RECORDS PROVIDED:
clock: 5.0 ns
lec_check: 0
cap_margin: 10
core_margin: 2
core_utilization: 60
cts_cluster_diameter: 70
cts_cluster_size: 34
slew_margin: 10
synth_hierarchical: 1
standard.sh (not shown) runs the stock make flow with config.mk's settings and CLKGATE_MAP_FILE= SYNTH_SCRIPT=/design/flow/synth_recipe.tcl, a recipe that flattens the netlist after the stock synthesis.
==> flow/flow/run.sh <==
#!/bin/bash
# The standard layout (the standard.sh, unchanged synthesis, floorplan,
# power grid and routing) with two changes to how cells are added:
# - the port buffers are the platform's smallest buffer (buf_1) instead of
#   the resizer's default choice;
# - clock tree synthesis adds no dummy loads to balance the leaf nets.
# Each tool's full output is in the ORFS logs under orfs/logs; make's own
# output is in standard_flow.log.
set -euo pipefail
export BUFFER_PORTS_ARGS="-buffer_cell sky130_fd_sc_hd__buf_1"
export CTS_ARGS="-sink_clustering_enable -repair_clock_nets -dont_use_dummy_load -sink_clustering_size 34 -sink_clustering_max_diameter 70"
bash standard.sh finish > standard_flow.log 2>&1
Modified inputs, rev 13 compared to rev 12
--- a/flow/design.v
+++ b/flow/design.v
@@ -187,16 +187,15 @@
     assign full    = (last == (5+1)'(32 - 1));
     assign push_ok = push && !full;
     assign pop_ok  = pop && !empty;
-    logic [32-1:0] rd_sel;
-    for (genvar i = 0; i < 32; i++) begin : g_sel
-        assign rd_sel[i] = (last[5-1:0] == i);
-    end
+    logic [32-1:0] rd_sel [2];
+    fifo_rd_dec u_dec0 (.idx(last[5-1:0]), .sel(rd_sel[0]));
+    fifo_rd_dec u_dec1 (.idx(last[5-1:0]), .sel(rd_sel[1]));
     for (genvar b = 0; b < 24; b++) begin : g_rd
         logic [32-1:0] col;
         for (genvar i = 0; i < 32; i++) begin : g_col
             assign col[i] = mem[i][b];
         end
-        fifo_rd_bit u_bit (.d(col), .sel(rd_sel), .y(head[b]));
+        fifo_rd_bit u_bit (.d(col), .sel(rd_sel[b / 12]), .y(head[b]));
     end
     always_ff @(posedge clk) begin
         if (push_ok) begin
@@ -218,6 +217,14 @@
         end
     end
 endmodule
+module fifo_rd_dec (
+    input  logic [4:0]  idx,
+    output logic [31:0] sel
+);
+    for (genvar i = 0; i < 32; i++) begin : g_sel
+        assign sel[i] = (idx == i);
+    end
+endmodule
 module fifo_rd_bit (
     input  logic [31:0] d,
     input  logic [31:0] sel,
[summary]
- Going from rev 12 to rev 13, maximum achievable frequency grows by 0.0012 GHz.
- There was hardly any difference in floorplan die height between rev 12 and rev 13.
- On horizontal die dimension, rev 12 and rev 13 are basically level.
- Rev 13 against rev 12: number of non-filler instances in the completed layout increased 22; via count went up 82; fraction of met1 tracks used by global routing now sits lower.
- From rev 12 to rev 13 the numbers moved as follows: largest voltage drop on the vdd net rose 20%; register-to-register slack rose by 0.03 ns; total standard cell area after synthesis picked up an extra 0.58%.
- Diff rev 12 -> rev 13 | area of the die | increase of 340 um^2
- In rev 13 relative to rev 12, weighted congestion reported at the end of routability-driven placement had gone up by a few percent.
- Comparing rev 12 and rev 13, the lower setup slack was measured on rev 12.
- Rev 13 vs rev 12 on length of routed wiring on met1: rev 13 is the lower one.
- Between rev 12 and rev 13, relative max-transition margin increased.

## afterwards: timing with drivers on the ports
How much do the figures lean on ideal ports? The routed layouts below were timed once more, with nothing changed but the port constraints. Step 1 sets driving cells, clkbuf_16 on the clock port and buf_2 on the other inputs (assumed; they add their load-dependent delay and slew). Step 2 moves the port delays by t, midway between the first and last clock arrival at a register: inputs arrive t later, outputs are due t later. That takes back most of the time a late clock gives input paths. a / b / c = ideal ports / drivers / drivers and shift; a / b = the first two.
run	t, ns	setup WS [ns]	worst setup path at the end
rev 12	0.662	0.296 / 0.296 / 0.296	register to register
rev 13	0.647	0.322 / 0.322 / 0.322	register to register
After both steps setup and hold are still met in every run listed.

ACTIVITY: Above are the records; from them, give again exactly the lines from the one containing "# output is in standard_flow.log." to the one containing "assign push_ok = push && !full;", both lines included, and nothing more.

REPLY TO THE EXERCISE:
# output is in standard_flow.log.
set -euo pipefail
export BUFFER_PORTS_ARGS="-buffer_cell sky130_fd_sc_hd__buf_1"
export CTS_ARGS="-sink_clustering_enable -repair_clock_nets -dont_use_dummy_load -sink_clustering_size 34 -sink_clustering_max_diameter 70"
bash standard.sh finish > standard_flow.log 2>&1
Modified inputs, rev 13 compared to rev 12
--- a/flow/design.v
+++ b/flow/design.v
@@ -187,16 +187,15 @@
     assign full    = (last == (5+1)'(32 - 1));
     assign push_ok = push && !full;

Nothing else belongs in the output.